(Problem details):
Tally the lines in the data that follows that include the word "period", and report nothing but the total.

Source data:
'''

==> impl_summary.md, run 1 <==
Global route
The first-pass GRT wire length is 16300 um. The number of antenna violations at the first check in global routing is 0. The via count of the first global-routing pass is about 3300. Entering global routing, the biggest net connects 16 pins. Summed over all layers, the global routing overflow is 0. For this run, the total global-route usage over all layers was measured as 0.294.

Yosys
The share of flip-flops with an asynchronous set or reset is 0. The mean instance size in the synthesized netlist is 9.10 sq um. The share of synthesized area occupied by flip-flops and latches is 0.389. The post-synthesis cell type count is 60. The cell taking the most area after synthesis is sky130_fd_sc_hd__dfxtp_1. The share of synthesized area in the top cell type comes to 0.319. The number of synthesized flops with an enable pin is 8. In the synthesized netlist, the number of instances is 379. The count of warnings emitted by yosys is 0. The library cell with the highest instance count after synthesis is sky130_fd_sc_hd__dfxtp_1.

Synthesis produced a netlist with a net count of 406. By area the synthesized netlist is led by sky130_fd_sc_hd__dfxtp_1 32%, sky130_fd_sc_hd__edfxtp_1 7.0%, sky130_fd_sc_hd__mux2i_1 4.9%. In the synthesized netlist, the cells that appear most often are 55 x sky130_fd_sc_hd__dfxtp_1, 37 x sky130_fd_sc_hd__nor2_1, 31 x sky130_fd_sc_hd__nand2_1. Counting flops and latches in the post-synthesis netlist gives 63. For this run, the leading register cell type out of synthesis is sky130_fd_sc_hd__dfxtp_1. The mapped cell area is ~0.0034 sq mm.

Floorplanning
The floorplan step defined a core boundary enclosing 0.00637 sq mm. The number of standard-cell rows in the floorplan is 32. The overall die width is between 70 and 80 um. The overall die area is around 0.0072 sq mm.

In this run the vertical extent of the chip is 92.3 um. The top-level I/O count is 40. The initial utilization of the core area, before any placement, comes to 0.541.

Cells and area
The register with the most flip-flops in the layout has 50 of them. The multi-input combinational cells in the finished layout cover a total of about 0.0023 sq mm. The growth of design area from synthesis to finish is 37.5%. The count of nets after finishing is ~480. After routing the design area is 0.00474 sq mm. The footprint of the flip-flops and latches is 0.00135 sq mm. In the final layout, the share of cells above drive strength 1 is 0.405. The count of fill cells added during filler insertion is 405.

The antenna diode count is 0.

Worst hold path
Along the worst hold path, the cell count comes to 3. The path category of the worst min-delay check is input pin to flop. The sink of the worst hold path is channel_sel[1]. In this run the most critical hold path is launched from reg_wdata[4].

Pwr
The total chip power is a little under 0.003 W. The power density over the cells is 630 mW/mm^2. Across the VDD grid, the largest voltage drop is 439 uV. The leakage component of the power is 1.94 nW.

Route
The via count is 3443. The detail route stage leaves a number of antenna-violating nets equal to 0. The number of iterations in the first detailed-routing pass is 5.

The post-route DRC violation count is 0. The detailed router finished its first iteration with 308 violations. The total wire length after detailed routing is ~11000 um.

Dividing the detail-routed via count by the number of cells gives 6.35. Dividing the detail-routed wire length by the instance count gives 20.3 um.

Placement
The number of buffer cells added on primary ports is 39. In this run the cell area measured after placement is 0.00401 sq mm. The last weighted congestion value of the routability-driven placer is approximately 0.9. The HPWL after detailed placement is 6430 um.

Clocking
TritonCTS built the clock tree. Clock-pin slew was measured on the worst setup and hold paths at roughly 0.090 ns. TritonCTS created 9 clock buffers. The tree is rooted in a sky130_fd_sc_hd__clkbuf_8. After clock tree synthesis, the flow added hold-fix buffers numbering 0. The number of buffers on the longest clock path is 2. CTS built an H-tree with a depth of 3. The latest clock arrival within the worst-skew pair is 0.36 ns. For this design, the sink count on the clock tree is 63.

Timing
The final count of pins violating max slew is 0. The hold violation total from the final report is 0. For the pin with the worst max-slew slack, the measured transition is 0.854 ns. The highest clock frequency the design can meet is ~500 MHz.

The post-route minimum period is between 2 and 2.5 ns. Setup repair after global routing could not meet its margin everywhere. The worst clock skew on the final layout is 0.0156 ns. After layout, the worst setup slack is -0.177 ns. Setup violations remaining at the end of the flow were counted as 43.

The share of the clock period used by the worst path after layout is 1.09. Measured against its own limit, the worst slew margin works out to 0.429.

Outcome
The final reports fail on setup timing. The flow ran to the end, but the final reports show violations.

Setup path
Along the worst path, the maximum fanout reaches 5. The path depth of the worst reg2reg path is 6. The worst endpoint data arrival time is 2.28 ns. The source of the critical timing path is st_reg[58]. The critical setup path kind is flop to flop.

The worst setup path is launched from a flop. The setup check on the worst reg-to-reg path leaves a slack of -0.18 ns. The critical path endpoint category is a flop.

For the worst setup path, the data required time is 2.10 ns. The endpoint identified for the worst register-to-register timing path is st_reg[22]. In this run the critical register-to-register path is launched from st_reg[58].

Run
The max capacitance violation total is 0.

'''

(Response to this task):
2